◆ What is needed:
Starting with the first line and ending with the line that holds "## through the flow", repeat the material exactly.

◆ Source records:
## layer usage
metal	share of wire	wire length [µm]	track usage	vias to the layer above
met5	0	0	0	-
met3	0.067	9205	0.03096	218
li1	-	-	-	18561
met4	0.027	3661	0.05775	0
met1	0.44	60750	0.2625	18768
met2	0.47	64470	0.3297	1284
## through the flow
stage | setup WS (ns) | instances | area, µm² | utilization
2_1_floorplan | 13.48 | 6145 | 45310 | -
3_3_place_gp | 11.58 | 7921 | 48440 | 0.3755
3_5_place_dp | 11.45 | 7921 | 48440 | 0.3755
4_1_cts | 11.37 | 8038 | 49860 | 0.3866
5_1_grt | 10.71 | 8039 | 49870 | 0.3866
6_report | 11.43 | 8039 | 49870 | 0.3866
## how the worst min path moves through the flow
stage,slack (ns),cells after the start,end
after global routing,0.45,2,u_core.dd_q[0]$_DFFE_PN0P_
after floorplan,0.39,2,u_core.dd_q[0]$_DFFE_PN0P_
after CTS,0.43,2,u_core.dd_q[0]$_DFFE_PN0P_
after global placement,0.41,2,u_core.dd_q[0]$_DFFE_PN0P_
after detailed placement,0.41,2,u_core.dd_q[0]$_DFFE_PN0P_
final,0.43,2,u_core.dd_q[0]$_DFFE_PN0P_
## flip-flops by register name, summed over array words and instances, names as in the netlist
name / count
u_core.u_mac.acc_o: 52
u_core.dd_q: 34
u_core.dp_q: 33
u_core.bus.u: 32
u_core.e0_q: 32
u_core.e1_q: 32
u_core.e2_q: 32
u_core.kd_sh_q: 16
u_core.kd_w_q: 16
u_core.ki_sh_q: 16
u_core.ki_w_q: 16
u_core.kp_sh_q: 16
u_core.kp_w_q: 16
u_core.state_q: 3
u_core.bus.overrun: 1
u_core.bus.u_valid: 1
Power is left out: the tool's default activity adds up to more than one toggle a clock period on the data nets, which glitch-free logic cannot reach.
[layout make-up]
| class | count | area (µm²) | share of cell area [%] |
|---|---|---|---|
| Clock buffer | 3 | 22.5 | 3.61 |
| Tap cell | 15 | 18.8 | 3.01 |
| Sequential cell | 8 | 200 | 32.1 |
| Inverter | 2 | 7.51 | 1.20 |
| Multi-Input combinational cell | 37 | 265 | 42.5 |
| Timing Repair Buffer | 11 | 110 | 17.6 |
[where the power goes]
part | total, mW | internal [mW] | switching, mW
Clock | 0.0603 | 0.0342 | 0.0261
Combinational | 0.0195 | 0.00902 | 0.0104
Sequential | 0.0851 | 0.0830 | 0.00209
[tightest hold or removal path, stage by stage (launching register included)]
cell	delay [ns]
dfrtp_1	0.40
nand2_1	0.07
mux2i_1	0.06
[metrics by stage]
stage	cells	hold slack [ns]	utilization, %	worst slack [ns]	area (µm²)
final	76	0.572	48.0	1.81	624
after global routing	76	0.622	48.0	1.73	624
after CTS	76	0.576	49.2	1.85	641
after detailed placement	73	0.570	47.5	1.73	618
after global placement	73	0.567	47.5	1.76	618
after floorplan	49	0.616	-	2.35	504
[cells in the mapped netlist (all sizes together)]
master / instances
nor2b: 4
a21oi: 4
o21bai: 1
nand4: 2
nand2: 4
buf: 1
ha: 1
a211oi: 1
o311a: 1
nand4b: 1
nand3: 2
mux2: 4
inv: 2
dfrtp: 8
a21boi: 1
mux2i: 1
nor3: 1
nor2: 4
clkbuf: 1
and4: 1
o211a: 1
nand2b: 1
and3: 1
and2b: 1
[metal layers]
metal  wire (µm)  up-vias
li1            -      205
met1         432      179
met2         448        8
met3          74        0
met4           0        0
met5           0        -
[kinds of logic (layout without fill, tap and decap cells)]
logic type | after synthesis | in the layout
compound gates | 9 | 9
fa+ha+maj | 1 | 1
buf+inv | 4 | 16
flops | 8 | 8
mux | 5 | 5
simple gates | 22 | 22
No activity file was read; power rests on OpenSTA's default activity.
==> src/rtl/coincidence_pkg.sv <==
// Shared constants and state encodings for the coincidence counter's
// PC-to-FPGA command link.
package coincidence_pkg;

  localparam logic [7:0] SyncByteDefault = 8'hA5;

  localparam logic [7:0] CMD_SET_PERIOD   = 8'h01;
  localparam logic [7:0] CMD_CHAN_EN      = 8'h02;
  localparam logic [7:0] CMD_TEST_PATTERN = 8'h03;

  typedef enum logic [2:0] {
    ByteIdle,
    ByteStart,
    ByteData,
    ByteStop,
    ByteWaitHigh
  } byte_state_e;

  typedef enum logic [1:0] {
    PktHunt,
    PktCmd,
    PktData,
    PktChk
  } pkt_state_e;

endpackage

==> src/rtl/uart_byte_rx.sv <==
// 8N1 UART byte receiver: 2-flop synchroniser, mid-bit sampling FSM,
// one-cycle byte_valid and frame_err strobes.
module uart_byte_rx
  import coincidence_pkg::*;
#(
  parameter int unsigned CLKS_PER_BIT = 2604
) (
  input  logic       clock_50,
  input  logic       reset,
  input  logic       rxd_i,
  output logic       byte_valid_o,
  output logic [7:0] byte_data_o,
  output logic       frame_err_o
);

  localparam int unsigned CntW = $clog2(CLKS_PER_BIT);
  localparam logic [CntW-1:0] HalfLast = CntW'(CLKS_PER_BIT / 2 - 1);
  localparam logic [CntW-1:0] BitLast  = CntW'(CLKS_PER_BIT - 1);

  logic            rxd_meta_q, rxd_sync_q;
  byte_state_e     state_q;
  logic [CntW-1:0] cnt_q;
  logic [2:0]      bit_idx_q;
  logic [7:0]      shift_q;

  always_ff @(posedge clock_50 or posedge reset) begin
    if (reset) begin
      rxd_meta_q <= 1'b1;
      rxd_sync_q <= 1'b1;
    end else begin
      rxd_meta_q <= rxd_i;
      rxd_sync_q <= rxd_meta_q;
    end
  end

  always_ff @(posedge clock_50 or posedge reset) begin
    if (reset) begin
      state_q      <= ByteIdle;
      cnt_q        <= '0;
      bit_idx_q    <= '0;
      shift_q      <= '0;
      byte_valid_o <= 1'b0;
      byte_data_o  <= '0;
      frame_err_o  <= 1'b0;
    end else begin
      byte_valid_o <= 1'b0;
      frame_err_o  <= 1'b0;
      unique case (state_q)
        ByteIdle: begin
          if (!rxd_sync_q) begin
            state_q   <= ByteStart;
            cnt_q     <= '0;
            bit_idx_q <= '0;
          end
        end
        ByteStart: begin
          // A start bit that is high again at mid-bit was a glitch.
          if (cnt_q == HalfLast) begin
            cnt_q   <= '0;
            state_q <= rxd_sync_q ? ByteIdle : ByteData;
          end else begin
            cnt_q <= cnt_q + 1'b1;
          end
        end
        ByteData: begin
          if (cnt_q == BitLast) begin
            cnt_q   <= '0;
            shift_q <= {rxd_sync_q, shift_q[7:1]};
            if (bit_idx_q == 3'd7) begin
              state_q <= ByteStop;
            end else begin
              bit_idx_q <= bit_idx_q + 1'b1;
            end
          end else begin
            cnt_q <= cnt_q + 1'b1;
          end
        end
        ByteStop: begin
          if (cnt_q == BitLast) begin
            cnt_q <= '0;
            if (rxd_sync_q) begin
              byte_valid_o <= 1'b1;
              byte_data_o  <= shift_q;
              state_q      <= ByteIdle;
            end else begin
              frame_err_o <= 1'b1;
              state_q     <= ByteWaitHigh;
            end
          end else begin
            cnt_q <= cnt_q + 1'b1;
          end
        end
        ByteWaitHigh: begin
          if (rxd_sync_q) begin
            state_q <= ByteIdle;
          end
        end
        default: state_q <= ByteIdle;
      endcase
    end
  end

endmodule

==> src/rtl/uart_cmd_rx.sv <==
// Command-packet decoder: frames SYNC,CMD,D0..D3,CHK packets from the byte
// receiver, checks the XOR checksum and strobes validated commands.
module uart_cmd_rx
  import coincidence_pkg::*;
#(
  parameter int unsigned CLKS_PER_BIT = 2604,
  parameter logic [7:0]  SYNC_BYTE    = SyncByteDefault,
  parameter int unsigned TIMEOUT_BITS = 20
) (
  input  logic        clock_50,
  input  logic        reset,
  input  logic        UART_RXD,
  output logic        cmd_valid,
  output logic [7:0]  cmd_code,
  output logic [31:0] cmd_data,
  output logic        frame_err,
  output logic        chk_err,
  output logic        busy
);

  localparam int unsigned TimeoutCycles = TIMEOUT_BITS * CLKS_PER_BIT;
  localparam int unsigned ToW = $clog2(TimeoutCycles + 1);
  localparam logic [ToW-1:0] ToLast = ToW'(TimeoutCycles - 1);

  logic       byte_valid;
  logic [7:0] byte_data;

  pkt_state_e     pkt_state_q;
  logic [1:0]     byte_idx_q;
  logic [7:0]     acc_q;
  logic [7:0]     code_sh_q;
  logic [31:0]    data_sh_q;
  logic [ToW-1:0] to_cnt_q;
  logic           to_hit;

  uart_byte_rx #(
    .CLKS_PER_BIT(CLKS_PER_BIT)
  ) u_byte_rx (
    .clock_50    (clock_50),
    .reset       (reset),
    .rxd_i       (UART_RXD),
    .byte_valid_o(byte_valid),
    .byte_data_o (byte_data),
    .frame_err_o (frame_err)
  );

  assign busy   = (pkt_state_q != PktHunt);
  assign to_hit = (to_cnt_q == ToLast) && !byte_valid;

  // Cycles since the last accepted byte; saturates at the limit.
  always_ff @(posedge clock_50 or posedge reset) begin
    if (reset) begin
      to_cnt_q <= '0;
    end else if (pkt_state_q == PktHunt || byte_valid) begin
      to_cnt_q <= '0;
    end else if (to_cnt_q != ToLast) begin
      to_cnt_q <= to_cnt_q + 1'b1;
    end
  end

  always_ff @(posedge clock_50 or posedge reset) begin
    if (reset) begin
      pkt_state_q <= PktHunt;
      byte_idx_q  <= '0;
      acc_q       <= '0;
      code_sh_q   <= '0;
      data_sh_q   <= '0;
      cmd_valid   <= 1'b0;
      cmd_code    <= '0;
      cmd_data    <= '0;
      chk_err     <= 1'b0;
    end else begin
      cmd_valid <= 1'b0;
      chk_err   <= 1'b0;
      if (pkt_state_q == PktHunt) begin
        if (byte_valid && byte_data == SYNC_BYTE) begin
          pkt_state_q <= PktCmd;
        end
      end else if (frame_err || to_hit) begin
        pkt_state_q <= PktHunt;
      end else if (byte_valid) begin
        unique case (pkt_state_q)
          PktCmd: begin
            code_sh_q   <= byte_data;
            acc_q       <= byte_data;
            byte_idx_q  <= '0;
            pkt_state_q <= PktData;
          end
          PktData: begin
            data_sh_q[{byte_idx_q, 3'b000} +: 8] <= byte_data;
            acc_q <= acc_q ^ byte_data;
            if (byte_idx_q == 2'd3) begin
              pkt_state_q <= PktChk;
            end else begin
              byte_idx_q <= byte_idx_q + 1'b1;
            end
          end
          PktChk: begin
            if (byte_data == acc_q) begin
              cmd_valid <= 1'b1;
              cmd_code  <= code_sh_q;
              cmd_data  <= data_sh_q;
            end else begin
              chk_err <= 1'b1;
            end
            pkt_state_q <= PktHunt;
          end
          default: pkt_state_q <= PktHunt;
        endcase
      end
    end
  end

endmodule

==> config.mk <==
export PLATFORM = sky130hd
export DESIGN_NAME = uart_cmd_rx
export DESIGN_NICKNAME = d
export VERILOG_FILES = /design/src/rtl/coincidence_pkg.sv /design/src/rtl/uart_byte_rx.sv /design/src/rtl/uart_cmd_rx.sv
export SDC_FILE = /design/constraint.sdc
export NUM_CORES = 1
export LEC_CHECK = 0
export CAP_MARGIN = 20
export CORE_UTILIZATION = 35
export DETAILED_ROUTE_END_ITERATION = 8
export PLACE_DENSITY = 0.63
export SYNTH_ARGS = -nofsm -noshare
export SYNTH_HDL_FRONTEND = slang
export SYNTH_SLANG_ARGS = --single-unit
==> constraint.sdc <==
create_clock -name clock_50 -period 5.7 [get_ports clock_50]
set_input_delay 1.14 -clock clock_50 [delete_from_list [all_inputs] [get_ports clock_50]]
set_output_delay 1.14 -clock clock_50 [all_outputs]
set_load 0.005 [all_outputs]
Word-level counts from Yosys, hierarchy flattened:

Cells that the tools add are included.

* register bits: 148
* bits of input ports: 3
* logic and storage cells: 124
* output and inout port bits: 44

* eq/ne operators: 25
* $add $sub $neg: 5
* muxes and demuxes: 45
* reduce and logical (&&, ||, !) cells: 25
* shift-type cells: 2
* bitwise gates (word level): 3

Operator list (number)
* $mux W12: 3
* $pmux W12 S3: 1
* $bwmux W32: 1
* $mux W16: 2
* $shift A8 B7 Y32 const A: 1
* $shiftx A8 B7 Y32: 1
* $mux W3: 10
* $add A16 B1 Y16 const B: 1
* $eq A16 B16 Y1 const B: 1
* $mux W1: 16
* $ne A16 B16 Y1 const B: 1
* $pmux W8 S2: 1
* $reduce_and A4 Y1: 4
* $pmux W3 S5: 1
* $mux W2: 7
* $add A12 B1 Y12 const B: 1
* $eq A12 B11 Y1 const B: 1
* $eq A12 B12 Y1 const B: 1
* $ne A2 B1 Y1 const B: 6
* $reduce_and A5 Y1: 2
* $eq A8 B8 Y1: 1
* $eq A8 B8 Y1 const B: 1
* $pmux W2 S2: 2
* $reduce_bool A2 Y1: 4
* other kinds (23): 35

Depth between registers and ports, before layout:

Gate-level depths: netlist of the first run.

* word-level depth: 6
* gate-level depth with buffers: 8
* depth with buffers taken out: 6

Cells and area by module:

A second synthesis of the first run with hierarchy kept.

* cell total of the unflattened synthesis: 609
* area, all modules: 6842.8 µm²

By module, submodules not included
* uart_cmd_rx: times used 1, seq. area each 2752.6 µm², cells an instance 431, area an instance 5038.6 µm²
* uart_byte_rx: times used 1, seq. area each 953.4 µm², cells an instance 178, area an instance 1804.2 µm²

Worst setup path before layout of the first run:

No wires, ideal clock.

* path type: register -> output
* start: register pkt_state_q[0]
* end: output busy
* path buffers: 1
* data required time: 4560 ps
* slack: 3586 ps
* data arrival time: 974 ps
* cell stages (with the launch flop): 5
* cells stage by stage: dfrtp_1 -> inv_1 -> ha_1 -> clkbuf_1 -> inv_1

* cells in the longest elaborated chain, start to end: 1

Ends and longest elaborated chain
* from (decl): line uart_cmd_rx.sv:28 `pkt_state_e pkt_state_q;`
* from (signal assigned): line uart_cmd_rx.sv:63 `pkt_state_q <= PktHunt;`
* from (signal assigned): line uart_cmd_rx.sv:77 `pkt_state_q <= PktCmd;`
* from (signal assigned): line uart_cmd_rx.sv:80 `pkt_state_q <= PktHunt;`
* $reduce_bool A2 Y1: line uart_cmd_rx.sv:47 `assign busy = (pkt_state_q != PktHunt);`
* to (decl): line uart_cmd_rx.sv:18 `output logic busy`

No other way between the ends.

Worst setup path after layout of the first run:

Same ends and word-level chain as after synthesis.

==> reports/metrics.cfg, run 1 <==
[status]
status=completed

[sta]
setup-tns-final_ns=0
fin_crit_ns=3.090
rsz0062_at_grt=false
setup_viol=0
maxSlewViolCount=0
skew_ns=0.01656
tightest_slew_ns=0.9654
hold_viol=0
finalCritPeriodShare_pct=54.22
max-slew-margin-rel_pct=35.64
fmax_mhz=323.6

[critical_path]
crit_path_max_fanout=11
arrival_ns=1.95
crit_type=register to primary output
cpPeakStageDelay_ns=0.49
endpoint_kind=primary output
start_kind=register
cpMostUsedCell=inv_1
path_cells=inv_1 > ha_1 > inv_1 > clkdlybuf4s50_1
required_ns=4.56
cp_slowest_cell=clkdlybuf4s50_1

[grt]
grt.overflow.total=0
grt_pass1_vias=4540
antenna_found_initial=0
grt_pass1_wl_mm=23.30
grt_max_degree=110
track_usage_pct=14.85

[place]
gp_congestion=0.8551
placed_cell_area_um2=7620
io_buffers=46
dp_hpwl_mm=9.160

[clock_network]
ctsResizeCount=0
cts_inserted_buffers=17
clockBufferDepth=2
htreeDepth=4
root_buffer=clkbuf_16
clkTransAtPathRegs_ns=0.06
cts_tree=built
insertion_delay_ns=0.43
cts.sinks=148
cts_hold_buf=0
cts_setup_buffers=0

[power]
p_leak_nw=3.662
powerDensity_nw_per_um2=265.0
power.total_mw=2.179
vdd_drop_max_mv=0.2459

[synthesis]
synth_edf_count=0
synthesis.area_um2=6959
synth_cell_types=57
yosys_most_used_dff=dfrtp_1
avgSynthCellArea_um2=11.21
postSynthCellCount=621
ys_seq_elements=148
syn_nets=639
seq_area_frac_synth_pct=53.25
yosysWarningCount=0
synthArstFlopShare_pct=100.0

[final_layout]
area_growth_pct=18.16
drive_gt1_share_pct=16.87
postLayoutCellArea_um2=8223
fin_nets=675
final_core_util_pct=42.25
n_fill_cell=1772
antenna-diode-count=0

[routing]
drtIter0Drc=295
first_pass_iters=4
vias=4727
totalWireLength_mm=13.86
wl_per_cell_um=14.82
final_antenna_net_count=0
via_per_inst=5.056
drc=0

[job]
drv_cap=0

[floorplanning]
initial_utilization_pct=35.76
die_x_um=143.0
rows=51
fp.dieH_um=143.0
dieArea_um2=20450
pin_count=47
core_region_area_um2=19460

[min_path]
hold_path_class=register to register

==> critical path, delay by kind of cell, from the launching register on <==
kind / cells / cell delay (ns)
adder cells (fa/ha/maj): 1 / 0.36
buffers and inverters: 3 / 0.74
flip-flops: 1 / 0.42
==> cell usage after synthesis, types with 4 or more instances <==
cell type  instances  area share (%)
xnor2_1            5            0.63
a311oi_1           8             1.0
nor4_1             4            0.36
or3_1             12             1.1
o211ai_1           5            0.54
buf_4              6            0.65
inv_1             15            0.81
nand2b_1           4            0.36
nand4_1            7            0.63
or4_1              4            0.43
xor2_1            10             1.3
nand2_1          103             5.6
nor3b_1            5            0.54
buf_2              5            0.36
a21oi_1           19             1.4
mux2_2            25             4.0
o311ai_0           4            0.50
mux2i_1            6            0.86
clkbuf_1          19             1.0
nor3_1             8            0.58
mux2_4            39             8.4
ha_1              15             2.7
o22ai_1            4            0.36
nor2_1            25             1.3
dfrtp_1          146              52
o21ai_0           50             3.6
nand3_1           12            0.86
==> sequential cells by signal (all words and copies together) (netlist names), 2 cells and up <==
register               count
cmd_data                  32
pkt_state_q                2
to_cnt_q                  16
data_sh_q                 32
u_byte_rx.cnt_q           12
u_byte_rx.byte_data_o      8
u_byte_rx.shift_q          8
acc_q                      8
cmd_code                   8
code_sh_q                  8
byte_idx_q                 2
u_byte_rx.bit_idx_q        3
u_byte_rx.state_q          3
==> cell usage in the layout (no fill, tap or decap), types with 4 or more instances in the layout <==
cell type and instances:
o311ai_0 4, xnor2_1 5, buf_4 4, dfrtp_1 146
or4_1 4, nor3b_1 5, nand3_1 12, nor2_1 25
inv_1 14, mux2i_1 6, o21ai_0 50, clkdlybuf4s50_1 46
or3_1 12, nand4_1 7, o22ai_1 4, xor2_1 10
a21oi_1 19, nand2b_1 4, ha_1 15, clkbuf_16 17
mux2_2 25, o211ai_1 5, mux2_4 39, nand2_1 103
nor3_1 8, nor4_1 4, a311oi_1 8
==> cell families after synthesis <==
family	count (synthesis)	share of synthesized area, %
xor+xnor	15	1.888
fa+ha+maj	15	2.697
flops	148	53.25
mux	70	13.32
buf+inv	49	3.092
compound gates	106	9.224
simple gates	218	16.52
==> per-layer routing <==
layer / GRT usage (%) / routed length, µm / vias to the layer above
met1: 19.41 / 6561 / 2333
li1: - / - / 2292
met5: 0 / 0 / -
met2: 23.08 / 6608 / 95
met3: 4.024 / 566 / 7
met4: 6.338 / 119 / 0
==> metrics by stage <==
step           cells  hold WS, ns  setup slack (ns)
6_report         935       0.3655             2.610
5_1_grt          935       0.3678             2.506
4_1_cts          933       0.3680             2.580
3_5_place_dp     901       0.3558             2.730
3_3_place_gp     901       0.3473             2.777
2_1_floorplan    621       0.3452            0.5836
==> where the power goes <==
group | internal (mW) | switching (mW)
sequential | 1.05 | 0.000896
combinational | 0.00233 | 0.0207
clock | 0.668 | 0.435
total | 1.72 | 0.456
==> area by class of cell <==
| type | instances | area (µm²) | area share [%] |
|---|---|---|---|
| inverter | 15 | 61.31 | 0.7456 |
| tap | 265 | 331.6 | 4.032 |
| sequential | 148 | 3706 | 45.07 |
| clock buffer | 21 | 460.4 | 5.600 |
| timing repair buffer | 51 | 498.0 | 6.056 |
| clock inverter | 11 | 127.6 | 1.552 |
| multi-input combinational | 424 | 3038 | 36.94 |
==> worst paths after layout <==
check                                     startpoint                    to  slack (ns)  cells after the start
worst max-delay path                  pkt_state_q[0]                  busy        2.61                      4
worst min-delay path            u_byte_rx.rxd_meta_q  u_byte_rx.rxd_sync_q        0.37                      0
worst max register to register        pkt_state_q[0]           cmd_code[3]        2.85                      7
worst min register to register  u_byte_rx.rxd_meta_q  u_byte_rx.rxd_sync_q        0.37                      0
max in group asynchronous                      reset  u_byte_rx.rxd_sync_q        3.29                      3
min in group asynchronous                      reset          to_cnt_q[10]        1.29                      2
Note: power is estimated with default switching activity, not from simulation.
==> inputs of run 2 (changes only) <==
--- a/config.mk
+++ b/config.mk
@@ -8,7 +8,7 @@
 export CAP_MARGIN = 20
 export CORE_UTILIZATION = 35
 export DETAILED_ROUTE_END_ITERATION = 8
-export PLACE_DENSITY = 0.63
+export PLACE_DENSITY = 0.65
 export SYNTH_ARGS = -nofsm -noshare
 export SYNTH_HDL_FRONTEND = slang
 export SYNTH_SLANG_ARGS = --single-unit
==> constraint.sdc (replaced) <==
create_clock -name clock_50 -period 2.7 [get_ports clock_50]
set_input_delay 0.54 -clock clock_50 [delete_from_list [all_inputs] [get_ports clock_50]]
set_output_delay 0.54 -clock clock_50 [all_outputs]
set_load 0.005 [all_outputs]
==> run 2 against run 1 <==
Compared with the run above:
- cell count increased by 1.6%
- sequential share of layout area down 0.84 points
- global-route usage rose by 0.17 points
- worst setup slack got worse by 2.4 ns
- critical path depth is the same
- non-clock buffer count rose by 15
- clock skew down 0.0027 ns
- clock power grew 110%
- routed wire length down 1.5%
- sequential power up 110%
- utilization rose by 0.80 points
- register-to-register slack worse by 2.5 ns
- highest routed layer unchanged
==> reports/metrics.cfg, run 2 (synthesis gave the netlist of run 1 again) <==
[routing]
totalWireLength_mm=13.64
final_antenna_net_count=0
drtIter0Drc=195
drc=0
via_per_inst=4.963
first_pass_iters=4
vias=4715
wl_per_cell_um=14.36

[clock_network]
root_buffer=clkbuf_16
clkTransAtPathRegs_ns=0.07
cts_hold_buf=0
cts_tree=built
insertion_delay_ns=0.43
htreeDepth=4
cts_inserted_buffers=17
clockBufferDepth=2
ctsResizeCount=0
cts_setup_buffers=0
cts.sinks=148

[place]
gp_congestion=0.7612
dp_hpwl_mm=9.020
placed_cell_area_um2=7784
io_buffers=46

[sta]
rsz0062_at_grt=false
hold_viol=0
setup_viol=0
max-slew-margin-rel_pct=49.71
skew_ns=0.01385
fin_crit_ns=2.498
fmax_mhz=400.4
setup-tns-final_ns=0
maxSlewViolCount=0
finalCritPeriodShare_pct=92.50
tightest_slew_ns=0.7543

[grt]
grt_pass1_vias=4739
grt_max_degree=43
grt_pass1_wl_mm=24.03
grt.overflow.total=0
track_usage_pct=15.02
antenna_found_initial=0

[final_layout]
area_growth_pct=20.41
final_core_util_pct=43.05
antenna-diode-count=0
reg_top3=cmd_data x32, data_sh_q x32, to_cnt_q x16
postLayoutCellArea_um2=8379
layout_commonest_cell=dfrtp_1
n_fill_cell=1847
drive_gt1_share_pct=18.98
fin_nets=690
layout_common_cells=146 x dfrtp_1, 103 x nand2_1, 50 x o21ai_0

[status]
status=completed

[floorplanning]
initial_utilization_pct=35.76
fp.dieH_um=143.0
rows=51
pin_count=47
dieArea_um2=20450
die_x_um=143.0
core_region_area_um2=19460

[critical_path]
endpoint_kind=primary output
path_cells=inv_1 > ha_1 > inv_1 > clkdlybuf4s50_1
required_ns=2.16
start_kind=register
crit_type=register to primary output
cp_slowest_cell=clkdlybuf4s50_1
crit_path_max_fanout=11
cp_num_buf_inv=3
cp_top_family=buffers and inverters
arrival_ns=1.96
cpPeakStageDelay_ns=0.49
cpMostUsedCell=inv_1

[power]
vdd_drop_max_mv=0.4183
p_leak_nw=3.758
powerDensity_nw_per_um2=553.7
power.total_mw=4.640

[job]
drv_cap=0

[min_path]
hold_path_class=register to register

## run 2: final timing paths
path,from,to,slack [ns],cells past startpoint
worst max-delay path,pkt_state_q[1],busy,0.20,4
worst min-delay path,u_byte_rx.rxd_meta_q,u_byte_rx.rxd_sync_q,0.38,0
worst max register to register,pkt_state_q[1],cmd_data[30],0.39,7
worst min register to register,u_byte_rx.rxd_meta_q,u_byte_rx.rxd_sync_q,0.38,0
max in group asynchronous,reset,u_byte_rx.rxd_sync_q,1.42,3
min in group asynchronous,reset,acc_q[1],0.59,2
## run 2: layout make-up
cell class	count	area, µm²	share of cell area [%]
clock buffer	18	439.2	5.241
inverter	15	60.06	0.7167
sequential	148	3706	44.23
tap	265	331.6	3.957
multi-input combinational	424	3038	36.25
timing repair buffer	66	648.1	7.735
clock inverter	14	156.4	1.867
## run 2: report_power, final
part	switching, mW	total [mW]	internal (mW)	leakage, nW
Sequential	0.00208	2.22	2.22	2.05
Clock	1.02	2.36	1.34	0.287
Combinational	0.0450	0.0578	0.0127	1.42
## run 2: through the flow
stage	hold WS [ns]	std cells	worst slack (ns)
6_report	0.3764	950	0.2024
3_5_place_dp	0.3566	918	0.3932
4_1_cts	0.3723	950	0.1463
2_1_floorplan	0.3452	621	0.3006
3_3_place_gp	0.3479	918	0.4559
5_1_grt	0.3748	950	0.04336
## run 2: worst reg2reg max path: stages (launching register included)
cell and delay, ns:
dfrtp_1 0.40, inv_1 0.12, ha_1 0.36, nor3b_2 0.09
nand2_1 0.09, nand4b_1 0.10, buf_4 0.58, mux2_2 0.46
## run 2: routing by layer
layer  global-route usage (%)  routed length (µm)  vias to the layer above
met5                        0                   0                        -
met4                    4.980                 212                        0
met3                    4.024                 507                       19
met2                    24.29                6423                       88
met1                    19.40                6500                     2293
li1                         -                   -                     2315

◆ Solved problem:
## layer usage
metal	share of wire	wire length [µm]	track usage	vias to the layer above
met5	0	0	0	-
met3	0.067	9205	0.03096	218
li1	-	-	-	18561
met4	0.027	3661	0.05775	0
met1	0.44	60750	0.2625	18768
met2	0.47	64470	0.3297	1284
## through the flow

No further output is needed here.